Assignment => Please give back word for word the lines of the material below between the line containing "[src/verilog/ccd_exec.sv]" and the line containing "Assumes the file", inclusive.

==========

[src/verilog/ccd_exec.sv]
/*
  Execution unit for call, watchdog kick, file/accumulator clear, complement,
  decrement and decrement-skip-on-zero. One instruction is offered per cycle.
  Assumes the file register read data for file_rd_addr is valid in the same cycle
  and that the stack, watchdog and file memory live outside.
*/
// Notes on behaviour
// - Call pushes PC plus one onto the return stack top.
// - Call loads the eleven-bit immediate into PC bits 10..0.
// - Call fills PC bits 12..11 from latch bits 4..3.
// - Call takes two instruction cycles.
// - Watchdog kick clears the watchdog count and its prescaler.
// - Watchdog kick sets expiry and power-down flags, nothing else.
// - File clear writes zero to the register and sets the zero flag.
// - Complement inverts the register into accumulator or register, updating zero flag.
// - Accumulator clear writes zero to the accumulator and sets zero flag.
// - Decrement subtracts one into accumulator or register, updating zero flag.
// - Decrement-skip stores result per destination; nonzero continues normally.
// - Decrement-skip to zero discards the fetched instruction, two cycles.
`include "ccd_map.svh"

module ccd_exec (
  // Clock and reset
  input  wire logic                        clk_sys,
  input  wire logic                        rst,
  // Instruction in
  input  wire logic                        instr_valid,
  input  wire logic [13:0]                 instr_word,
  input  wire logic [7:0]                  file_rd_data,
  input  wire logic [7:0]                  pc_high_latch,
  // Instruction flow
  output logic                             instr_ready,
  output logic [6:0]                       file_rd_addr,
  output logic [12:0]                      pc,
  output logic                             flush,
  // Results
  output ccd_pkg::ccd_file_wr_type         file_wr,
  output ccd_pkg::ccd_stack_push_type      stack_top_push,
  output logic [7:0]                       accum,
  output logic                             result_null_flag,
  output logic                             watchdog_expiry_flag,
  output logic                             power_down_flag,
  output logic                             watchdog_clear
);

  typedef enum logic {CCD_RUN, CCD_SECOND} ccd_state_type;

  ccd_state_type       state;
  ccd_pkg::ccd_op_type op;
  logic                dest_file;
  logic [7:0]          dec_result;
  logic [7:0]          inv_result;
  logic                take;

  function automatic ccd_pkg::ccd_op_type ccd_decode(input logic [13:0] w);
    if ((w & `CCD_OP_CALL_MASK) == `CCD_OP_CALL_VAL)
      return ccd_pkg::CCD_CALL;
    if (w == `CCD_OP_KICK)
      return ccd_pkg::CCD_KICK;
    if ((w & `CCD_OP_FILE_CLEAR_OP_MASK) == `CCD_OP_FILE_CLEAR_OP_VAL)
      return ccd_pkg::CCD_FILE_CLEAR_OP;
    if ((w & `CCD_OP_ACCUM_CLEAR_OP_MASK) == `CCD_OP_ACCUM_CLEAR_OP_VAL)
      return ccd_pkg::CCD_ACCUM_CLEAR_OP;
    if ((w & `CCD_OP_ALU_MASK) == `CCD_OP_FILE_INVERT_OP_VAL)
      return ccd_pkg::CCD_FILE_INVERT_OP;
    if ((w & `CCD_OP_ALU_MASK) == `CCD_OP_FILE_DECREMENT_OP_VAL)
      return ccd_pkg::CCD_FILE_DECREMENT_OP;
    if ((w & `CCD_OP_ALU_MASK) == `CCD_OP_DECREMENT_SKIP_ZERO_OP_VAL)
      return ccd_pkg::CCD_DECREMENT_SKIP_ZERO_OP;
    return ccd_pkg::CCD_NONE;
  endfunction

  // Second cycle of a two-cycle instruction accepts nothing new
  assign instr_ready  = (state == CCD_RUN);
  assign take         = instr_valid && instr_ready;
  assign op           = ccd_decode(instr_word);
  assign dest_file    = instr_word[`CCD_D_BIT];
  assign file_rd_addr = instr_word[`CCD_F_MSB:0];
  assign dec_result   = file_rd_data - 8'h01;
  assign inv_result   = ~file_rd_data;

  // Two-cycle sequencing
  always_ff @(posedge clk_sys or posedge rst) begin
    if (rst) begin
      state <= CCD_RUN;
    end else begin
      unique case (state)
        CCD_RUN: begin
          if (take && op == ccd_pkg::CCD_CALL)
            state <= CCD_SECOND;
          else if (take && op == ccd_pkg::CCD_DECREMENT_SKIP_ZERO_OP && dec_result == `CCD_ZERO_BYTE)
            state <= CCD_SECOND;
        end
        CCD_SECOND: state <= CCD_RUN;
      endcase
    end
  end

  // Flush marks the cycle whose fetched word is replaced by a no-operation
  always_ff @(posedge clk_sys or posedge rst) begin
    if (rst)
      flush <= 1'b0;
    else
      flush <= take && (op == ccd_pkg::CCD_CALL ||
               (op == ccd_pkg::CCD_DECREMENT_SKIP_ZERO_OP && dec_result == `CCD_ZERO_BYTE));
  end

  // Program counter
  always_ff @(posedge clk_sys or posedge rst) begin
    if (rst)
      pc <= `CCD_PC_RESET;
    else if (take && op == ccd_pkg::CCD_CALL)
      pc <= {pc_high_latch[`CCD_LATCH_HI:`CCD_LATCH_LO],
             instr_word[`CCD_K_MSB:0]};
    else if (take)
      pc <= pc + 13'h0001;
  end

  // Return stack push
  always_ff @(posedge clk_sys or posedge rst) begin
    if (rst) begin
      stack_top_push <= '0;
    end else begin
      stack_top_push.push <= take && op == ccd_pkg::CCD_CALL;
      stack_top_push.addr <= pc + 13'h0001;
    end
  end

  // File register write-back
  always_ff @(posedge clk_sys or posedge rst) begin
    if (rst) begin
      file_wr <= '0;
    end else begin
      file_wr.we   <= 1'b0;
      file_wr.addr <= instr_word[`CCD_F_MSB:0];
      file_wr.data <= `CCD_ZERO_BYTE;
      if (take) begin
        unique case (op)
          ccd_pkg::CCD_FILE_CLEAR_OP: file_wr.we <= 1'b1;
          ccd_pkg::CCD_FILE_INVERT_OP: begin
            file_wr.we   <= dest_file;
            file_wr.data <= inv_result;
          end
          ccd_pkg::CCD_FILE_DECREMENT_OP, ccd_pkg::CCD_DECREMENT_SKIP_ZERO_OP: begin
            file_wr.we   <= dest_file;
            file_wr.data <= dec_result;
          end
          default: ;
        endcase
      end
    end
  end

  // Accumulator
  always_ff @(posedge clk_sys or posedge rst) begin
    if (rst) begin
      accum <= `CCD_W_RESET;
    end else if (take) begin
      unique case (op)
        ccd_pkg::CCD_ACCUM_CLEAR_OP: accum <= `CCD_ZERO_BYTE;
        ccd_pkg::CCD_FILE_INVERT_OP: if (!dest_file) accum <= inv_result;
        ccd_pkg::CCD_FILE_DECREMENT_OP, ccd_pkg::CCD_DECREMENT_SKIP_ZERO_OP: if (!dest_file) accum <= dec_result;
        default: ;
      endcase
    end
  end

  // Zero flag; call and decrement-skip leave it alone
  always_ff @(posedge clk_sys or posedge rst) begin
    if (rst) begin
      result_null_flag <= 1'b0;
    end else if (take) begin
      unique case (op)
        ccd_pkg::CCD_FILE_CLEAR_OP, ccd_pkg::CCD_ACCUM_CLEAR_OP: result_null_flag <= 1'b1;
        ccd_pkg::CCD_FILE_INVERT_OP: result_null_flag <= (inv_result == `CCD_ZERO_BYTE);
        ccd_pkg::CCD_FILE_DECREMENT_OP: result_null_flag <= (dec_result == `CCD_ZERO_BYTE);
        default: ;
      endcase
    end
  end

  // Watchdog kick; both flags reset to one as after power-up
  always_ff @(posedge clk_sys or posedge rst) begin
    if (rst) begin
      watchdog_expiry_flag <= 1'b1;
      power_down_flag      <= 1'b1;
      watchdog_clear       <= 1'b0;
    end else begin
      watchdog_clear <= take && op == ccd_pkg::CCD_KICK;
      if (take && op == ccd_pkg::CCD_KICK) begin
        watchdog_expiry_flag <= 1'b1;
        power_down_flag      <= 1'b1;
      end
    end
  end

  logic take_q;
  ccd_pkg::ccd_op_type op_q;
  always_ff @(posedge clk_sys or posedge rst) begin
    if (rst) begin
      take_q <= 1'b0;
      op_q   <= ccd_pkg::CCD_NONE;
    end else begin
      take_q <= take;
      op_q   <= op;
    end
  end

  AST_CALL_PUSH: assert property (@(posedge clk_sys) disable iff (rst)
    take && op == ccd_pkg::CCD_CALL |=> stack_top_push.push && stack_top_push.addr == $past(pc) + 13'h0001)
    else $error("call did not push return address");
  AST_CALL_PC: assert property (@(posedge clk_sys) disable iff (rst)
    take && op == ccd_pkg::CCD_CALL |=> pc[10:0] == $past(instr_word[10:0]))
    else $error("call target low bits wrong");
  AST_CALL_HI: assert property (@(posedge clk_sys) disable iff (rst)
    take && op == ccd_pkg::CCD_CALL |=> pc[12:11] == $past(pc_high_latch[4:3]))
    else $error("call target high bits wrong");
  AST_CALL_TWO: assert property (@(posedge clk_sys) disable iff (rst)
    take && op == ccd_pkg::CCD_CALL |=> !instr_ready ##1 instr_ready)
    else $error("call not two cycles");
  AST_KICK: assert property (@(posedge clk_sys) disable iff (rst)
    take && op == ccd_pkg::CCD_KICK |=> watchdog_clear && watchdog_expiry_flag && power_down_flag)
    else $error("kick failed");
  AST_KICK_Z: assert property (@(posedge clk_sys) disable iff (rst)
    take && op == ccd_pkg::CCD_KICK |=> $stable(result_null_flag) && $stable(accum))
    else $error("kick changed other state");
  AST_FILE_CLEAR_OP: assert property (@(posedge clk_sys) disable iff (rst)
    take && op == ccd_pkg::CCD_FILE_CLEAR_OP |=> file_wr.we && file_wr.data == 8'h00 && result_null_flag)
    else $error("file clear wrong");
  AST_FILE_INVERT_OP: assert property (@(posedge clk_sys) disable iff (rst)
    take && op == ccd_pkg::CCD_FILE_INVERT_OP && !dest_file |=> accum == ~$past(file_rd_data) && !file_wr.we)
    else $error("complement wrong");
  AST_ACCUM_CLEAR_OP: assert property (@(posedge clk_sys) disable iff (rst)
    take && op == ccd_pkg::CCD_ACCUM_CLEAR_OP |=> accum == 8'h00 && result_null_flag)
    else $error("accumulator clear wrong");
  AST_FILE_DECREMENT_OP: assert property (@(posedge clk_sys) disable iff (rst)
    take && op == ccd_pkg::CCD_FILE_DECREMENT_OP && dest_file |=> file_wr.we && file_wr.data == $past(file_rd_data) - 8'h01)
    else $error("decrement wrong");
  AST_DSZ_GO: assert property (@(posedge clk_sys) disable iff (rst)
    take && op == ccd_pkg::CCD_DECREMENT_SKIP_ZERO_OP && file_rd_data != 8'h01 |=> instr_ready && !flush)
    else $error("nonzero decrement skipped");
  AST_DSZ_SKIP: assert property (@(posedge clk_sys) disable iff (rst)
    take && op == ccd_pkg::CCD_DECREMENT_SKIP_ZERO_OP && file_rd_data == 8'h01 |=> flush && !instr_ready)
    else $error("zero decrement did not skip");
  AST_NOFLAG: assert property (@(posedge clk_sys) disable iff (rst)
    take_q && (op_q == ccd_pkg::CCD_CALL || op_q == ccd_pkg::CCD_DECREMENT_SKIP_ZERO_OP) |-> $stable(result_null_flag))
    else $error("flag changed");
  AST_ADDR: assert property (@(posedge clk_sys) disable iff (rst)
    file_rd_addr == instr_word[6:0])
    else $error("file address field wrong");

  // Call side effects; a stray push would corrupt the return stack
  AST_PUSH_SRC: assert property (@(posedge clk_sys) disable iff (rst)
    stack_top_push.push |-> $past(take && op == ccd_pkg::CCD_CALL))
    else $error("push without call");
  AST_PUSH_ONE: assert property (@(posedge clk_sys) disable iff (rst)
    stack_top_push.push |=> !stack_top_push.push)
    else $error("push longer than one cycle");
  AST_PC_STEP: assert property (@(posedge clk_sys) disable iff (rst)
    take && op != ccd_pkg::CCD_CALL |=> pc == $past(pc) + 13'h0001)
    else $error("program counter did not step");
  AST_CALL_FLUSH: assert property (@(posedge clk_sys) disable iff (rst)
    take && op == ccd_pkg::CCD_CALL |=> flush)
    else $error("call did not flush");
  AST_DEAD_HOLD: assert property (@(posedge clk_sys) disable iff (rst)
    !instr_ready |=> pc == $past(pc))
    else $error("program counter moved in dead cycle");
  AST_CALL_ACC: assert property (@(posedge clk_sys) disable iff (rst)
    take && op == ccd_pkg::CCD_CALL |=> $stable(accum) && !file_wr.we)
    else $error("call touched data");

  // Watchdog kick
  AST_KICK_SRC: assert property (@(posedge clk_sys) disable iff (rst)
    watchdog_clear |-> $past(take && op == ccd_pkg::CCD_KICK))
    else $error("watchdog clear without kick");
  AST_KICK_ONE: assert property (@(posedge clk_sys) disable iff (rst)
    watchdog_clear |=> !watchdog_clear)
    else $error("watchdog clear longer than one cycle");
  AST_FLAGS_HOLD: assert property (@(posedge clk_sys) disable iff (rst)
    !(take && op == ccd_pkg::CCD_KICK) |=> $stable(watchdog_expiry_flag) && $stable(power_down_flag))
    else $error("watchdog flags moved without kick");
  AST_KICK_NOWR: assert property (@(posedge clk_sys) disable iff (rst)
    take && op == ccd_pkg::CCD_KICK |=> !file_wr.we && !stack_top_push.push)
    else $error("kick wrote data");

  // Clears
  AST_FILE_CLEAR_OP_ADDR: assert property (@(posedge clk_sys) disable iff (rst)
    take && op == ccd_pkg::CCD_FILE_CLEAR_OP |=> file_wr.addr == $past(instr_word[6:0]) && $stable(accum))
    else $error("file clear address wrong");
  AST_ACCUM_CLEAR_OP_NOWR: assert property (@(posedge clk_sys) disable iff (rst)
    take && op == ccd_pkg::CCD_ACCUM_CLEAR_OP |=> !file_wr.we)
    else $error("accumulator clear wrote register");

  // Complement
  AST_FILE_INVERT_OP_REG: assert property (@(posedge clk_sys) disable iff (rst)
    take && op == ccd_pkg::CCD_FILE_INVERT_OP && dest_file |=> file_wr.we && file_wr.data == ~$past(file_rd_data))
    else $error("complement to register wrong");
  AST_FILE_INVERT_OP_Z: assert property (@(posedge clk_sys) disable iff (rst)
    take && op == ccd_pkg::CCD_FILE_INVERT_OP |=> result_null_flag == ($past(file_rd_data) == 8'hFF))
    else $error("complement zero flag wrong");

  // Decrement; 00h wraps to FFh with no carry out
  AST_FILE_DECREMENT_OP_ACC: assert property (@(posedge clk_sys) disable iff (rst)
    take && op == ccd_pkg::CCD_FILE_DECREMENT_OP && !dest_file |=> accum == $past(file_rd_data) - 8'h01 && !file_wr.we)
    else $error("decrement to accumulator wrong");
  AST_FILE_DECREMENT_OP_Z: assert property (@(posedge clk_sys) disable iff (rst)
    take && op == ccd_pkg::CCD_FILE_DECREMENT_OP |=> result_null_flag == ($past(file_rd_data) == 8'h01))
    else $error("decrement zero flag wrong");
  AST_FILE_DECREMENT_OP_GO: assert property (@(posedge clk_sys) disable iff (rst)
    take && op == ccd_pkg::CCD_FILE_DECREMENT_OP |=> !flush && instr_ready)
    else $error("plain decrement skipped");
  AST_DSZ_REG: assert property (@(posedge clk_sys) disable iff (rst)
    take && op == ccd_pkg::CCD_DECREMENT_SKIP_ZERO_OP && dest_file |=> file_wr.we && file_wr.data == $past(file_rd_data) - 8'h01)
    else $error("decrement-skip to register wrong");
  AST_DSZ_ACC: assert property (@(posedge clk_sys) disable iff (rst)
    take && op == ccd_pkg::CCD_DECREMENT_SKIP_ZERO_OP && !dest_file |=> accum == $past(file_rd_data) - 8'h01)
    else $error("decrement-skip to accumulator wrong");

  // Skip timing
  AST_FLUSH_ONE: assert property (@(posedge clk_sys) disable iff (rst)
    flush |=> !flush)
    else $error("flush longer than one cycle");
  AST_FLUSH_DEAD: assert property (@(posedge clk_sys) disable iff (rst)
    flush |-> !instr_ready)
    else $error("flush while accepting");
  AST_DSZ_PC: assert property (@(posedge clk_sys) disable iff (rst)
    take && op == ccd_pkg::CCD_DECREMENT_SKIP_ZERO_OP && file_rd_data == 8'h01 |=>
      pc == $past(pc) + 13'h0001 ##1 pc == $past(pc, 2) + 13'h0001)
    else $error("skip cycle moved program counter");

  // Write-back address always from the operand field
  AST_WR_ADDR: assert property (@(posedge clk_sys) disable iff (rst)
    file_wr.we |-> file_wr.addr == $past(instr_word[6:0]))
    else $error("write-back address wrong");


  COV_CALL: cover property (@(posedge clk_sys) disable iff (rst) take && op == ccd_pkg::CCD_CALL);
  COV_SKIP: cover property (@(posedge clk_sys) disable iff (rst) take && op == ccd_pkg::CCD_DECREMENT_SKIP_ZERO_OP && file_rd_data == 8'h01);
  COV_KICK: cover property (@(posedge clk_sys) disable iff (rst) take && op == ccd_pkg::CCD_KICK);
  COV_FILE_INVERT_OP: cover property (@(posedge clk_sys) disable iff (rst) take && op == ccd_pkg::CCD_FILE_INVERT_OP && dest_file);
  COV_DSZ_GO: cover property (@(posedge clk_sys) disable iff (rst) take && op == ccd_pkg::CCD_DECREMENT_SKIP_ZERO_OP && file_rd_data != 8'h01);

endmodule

==========

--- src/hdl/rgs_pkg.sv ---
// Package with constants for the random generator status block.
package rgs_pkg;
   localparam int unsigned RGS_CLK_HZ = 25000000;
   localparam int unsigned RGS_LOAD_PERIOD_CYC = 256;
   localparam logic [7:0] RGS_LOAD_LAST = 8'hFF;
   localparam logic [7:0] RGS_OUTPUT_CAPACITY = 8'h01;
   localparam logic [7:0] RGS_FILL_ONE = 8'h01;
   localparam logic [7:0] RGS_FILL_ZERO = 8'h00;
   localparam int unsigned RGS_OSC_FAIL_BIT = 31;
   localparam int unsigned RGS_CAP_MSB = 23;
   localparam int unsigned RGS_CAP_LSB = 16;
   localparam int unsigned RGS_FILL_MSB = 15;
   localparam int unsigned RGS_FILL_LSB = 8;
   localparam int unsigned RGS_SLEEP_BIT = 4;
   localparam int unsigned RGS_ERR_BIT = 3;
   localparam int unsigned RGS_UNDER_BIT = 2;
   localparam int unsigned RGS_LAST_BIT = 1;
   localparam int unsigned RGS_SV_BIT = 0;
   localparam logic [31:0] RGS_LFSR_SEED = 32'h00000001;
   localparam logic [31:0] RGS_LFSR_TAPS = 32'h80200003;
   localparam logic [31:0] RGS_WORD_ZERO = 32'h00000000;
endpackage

==========

Answer box =>
[src/verilog/ccd_exec.sv]
/*
  Execution unit for call, watchdog kick, file/accumulator clear, complement,
  decrement and decrement-skip-on-zero. One instruction is offered per cycle.
  Assumes the file register read data for file_rd_addr is valid in the same cycle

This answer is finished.